Speaking of which, what's funny with THEIR Beijing accent, as far as I'm concerned?
it's just funny to me that the AI voice has any regional bias at all, but I suppose it would have to. They sound like Americans trying to talk with very textbook Beijing/northeast area Chinese.
it's just funny to me that the AI voice has any regional bias at all,
Nothing too interesting to me... I mean come on, it'll be like if a person from Guangdong or Beijing spoke in standard Californian or New York English...
Will: "会有一点儿奇怪吗?"
Me: oh my god they added the 儿 to "一点", Skynet is real
Will actually sounds like a mango that picked up some beijing accents because he worked at a dongbei style restaurant for 1 year.
Matt sounds like someone from Guangxi
You have not experienced Chapo Trap House until you have heard it in the original Mandarin.
Excited to hear Hell of Presidents in the original Mandarin, as it was intended.
the series has been so good and it makes me miss Matt Christman even more :(
He is risen again, he just need time for recuperation and raising a baby is all
wild. any other mandarin speakers get a bizarre almost synaesthetic sensation from this?
Imagining a bit about Bo Xilai being a Myanma heroin harvester
Me Play Joke but it's about a drunk Chinese guy trying to get with an American woman who turns out to be a CIA operative.
Where is this dubbing tool? I need to hear them talk about the Noid in Gaelic.
There is an ElevenLabs logo in the bottom right of the vid, so could be that?
Intently listening to Zongchang War Room rant about dipshit mid-level Oppo execs and their obsession with golf while I study for the Gaokao
how good are the translations? does anyone know Chinese and can compare the original to the translated version? I'd be interested to hear how accurate the translations are. passingly accurate transcription services are a huge boon.
If we get to the point where this kind of stuff can process accurately, in real time, on a mobile device, we will have destroyed the need for real time speech translators (sorry, translators), and, more importantly, most of the language barriers between the international working class, no? Cautiously optimistic.
I already wrote this below, but Yandex Browser already does this! It only translates to Russian, and with live streams (on Youtube for example) you get a ~15 seconds delay.
It’s basically as a real-time transcription -> translation -> voice generation pipeline so the accuracy is as good as the transcript it manages to extract from.

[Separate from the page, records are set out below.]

$ cat config.mk
export PLATFORM = sky130hd
export DESIGN_NAME = flash_halfword_prefetch
export DESIGN_NICKNAME = d
export VERILOG_FILES = /design/src/rtl/flash_halfword_prefetch.sv
export SDC_FILE = /design/constraint.sdc
export NUM_CORES = 1
export LEC_CHECK = 0
export BUFFER_PORTS_ARGS = -buffer_cell sky130_fd_sc_hd__buf_4
export CORE_MARGIN = 2
export CORE_UTILIZATION = 60
export CTS_CLUSTER_DIAMETER = 200
export DETAILED_ROUTE_END_ITERATION = 6
export PLACE_DENSITY = 0.94
export SETUP_SLACK_MARGIN = 0.15
export SLEW_MARGIN = 0
export SYNTH_ARGS = -nofsm -noshare
export SYNTH_HDL_FRONTEND = slang
export SYNTH_SLANG_ARGS = --single-unit
$ cat constraint.sdc
create_clock -name clk -period 3.8 [get_ports clk]
set_input_delay 1.14 -clock clk [delete_from_list [all_inputs] [get_ports clk]]
set_output_delay 1.14 -clock clk [all_outputs]
set_load 0.01 [all_outputs]
$ cat src/rtl/flash_halfword_prefetch.sv
module flash_halfword_prefetch #(
  parameter int ADDR_W     = 16,
  parameter int WS_W       = 4,
  parameter int BUF_MIN_WS = 2
) (
  input  logic              clk,
  input  logic              rst_n,
  input  logic [WS_W-1:0]   wait_states,
  input  logic              req_valid,
  input  logic [ADDR_W-1:1] req_addr,
  output logic              rsp_ready,
  output logic [15:0]       rsp_data,
  output logic              arr_en,
  output logic [ADDR_W-3:0] arr_addr,
  input  logic [31:0]       arr_rdata
);
  localparam int WA_W = ADDR_W - 2;

  logic [WS_W-1:0] ws_q, cnt;
  logic            busy, buf_vld, pend_hi;
  logic [WA_W-1:0] buf_wa, pend_wa;
  logic [31:0]     buf_data;

  wire [WA_W-1:0] req_wa   = req_addr[ADDR_W-1:2];
  wire            ws_chg   = wait_states != ws_q;
  wire            buffered = wait_states >= WS_W'(BUF_MIN_WS);
  wire            accept   = req_valid & ~busy;
  wire            hit      = buf_vld & ~ws_chg & buffered & (buf_wa == req_wa);
  wire [WS_W-1:0] miss_len = (wait_states == '0) ? WS_W'(1) : wait_states;
  wire            start    = accept & ~hit;
  wire            fill     = (start & (miss_len == WS_W'(1))) | (busy & (cnt == WS_W'(1)));
  wire            fill_hi  = busy ? pend_hi : req_addr[1];

  assign arr_en   = start | busy;
  assign arr_addr = busy ? pend_wa : req_wa;

  always_ff @(posedge clk) begin
    if (!rst_n) begin
      ws_q      <= '0;
      cnt       <= '0;
      busy      <= 1'b0;
      buf_vld   <= 1'b0;
      pend_hi   <= 1'b0;
      buf_wa    <= '0;
      pend_wa   <= '0;
      buf_data  <= '0;
      rsp_ready <= 1'b0;
      rsp_data  <= '0;
    end else begin
      ws_q      <= wait_states;
      rsp_ready <= 1'b0;
      if (accept && hit) begin
        rsp_ready <= 1'b1;
        rsp_data  <= req_addr[1] ? buf_data[31:16] : buf_data[15:0];
      end
      if (start && miss_len != WS_W'(1)) begin
        busy    <= 1'b1;
        cnt     <= miss_len - WS_W'(1);
        pend_wa <= req_wa;
        pend_hi <= req_addr[1];
      end
      if (busy) begin
        if (cnt == WS_W'(1)) busy <= 1'b0;
        else                 cnt  <= cnt - WS_W'(1);
      end
      if (fill) begin
        buf_data  <= arr_rdata;
        buf_wa    <= arr_addr;
        buf_vld   <= 1'b1;
        rsp_ready <= 1'b1;
        rsp_data  <= fill_hi ? arr_rdata[31:16] : arr_rdata[15:0];
      end
      if (ws_chg) buf_vld <= 1'b0;
    end
  end
endmodule

==> impl_metrics.csv <==
group,metric,value,unit
grt,grt_pass1_vias,3960,
place,dp.cells,632,
cts,cts_inserted_buffers,9,
final_layout,stdcell_count,649,
run_status,outcome,"complete, no violations",
place,gp_congestion,0.8723,
timing,fin_crit,3.503,ns
floorplanning,ioPinCount,86,
setup_path,path_class,"primary input to output port",
routing,wl_per_cell,18.53,µm
cts,htreeDepth,3,
grt,gr-usage-all-layers,28.59,%
cts,clock-sinks,88,
routing,ant_nets,0,
timing,setup_violations,0,
yosys,synth-seq-area-share,39.55,%
routing,drc_errors,0,
cts,cts-hold-fix-buffers,0,
grt,grt_max_degree,67,
grt,grt_overflow,0,
timing,fin_tns_setup,0,ns
final_layout,design_area,0.005375,mm²
power_and_ir_drop,power.total,2.147,mW
cts,root_buffer,"clkbuf_8",
timing,drv_slew,0,
place,io_buffer_count,85,
yosys,synth_edf_count,0,
power_and_ir_drop,ir_drop,240.7,µV
floorplanning,die_w,90.16,µm
routing,via_per_inst,6.424,
yosys,synthArstFlopShare,0,%
yosys,avgSynthCellArea,9.241,µm²
yosys,netlist_instances,482,
timing,hold_viol_final,0,
timing,tightest_slew,1.024,ns
setup_path,path_max_fanout,3,
cts,insertion_delay,0.36,ns
power_and_ir_drop,power.leakage,2.413,nW
routing,drtIter0Drc,289,
final_layout,layout_common_cells,"buf_4 (98), dfxtp_1 (88), o21ai_0 (64)",
floorplanning,die-area,0.008129,mm²
final_layout,num-nets-final,603,
setup_path,worstPathRequired,2.66,ns
floorplanning,core_area,0.007214,mm²
yosys,syn_nets,540,
timing,post-route-period-util,92.17,%
flow_run,cap_violations,0,
floorplanning,die_h,90.16,µm
setup_path,cp-start-kind,"primary input",
timing,relSlewSlack,31.66,%
setup_path,worst_setup_path_end_kind,"output port",
floorplanning,start_util,61.74,%
cts,cts.path.max_buffers,2,
cts,clk_pin_slew_worst_paths,0.09,ns
yosys,ys_seq_elements,88,
grt,grt_pass1_wl,19.15,mm
routing,drt_wl_total,12.03,mm
floorplanning,rows,31,
yosys,synth_cell_types,42,
hold_path,hold_path_class,"flop to flop",
final_layout,antenna_cells,0,
power_and_ir_drop,p_per_area,399.5,mW/mm²
cts,cts_tree,"yes",
timing,max_freq,285.5,MHz
place,postPlaceCellArea,0.005127,mm²
timing,rsz0062_at_grt,"no",
grt,antenna_found_initial,0,
routing,dr.pass1.iters,5,
yosys,syn-cell-area,0.004454,mm²
place,dpl.hpwl,7.555,mm
yosys,synth_ff_type,"dfxtp_1",
timing,finClkSkew,0.009698,ns
final_layout,syn2layout_area_growth,20.67,%
yosys,yosysWarnings,0,
routing,vias,4169,
setup_path,cp.arrival,2.36,ns
final_layout,final_common_cell,"buf_4",
final_layout,finalCoreUtilization,74.51,%
final_layout,final_layout_size_suffix_gt1_share,31.64,%
==> per-stage QoR <==
step,setup slack [ns],hold WS [ns]
floorplan,0.5363,0.4403
global placement,0.1671,0.4468
detailed placement,0.1924,0.4550
CTS,0.1881,0.4678
global route,0.1694,0.4849
finish,0.2975,0.4660
==> sequential cells by signal (all words and copies together) (netlist names) <==
name	count
rsp_ready	1
cnt	4
buf_data	32
pend_hi	1
ws_q	4
rsp_data	16
buf_vld	1
busy	1
buf_wa	14
pend_wa	14
==> where the power goes <==
group          switching, mW  total (mW)  internal [mW]
logic                  0.201       0.395          0.194
clock network          0.350       0.742          0.392
registers             0.0384        1.01          0.973
==> worst max-delay path, stage by stage <==
cell and delay (ns):
buf_4 0.13, xor2_1 0.16, nor4_2 0.33, nand4_1 0.23, o21ai_1 0.17, nand2b_1 0.06
buf_4 0.14
==> area by class of cell <==
| cell class | instances | area (µm²) |
|---|---|---|
| well taps | 99 | 123.9 |
| repair buffers | 98 | 735.7 |
| inverters | 6 | 22.52 |
| clock buffers | 10 | 137.6 |
| multi-input cells | 342 | 2504 |
| flip-flops and latches | 88 | 1762 |
| clock inverters | 6 | 90.09 |
| fillers | 502 | 1839 |
==> metal layers <==
layer	part of all wire [%]	track usage [%]	up-vias
li1	-	-	1905
met1	42	36.96	2013
met2	49	46.74	225
met3	7.1	4.946	26
met4	2.4	13.21	0
met5	0	0	-
==> cells in the mapped netlist (14+ instances only) <==
| cell | instances | share of area, % |
|---|---|---|
| a21oi_1 | 53 | 6.0 |
| clkbuf_1 | 35 | 2.9 |
| dfxtp_1 | 88 | 40 |
| mux2_2 | 37 | 9.4 |
| mux2i_1 | 16 | 3.6 |
| nand3_1 | 48 | 5.4 |
| o211a_1 | 14 | 3.1 |
| o21ai_0 | 65 | 7.3 |
| o311a_1 | 16 | 3.6 |
| or3_1 | 14 | 2.0 |
| xor2_1 | 16 | 3.1 |
==> final timing paths <==
path                             startpoint                         to  slack, ns  cells after the start
setup / recovery                req_addr[6]                     arr_en       0.30                      7
hold / removal    buf_data[28]$_SDFFE_PN0N_  buf_data[28]$_SDFFE_PN0N_       0.47                      2
setup reg to reg            busy$_SDFF_PN0_     buf_wa[5]$_SDFFE_PN0N_       1.02                      4
hold reg to reg   buf_data[28]$_SDFFE_PN0N_  buf_data[28]$_SDFFE_PN0N_       0.47                      2
==> logic make-up after synthesis <==
group                      synth area share, %
AOI/OAI and AO/OA                        22.13
adders and majority gates                1.124
and+or+nand+nor                          12.25
buffers and inverters                    4.719
muxes                                    16.29
DFF                                      39.55
xor gates and xnor gates                 3.932
==> what timing repair did <==
item	4_1_cts	5_1_grt
resized for setup	0	3
buffers inserted	0	1
setup endpoints to repair	0	1
Power figures use the tool's default switching activity.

I am not that scared for my job in the next 10 years. As long as people don't trust Bazinga Translate from the Torment Nexus Company to translate the doctor who goes through the Operation details with them, I am safe. Remember many countries want a stamp from a sworn translator for legal documents. Not to mention how shit even AI translation is still for Arabic (if it can recognize the letters to begin with, lmao). I can pre-translate a text and then go through it again, sometimes it even saves me time.
Yes I think this technology will be great for casually listening to shit, but won't get in the way of serious translation that matters.
Not looking forward to monolinguals getting even more insufferable with better translation software.
Eh I dunno speech to text algorithms are still kinda garbage. They work well on simple sentences but once you throw in colloquialisms and abbreviations it just craps out.